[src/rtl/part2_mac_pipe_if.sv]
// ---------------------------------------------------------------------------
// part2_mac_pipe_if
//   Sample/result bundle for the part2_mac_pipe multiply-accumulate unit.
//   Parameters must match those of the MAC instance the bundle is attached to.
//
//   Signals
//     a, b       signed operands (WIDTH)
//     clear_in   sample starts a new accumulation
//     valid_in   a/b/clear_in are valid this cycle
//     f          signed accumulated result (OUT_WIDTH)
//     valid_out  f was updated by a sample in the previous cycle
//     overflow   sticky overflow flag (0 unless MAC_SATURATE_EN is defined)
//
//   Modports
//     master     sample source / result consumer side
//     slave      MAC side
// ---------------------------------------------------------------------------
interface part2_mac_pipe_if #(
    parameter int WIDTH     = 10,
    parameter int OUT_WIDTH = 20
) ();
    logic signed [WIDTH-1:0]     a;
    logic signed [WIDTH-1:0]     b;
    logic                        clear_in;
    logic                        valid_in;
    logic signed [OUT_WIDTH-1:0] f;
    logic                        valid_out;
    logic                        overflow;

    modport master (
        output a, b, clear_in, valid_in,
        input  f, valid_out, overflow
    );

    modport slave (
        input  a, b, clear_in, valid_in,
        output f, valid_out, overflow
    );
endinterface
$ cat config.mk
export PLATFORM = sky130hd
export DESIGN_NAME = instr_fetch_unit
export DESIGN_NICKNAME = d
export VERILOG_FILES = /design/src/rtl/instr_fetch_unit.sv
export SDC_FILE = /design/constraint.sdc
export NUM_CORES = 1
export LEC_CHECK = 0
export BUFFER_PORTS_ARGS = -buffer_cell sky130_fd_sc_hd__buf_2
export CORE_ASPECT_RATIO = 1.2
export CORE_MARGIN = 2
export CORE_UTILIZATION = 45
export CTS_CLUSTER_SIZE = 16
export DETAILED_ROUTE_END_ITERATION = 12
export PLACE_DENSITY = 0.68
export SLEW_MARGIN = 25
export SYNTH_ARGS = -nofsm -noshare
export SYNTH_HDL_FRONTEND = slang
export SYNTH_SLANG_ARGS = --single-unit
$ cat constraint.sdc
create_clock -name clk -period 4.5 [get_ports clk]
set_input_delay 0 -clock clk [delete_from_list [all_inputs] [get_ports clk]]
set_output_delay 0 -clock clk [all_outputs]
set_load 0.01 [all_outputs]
☆ ☆ ☆ ☆ ☆ ☆ ☆
=== Exercise brief ===
Among the lines of the entries, count those containing the string "overflow" and give only the number.

=== Response below ===
4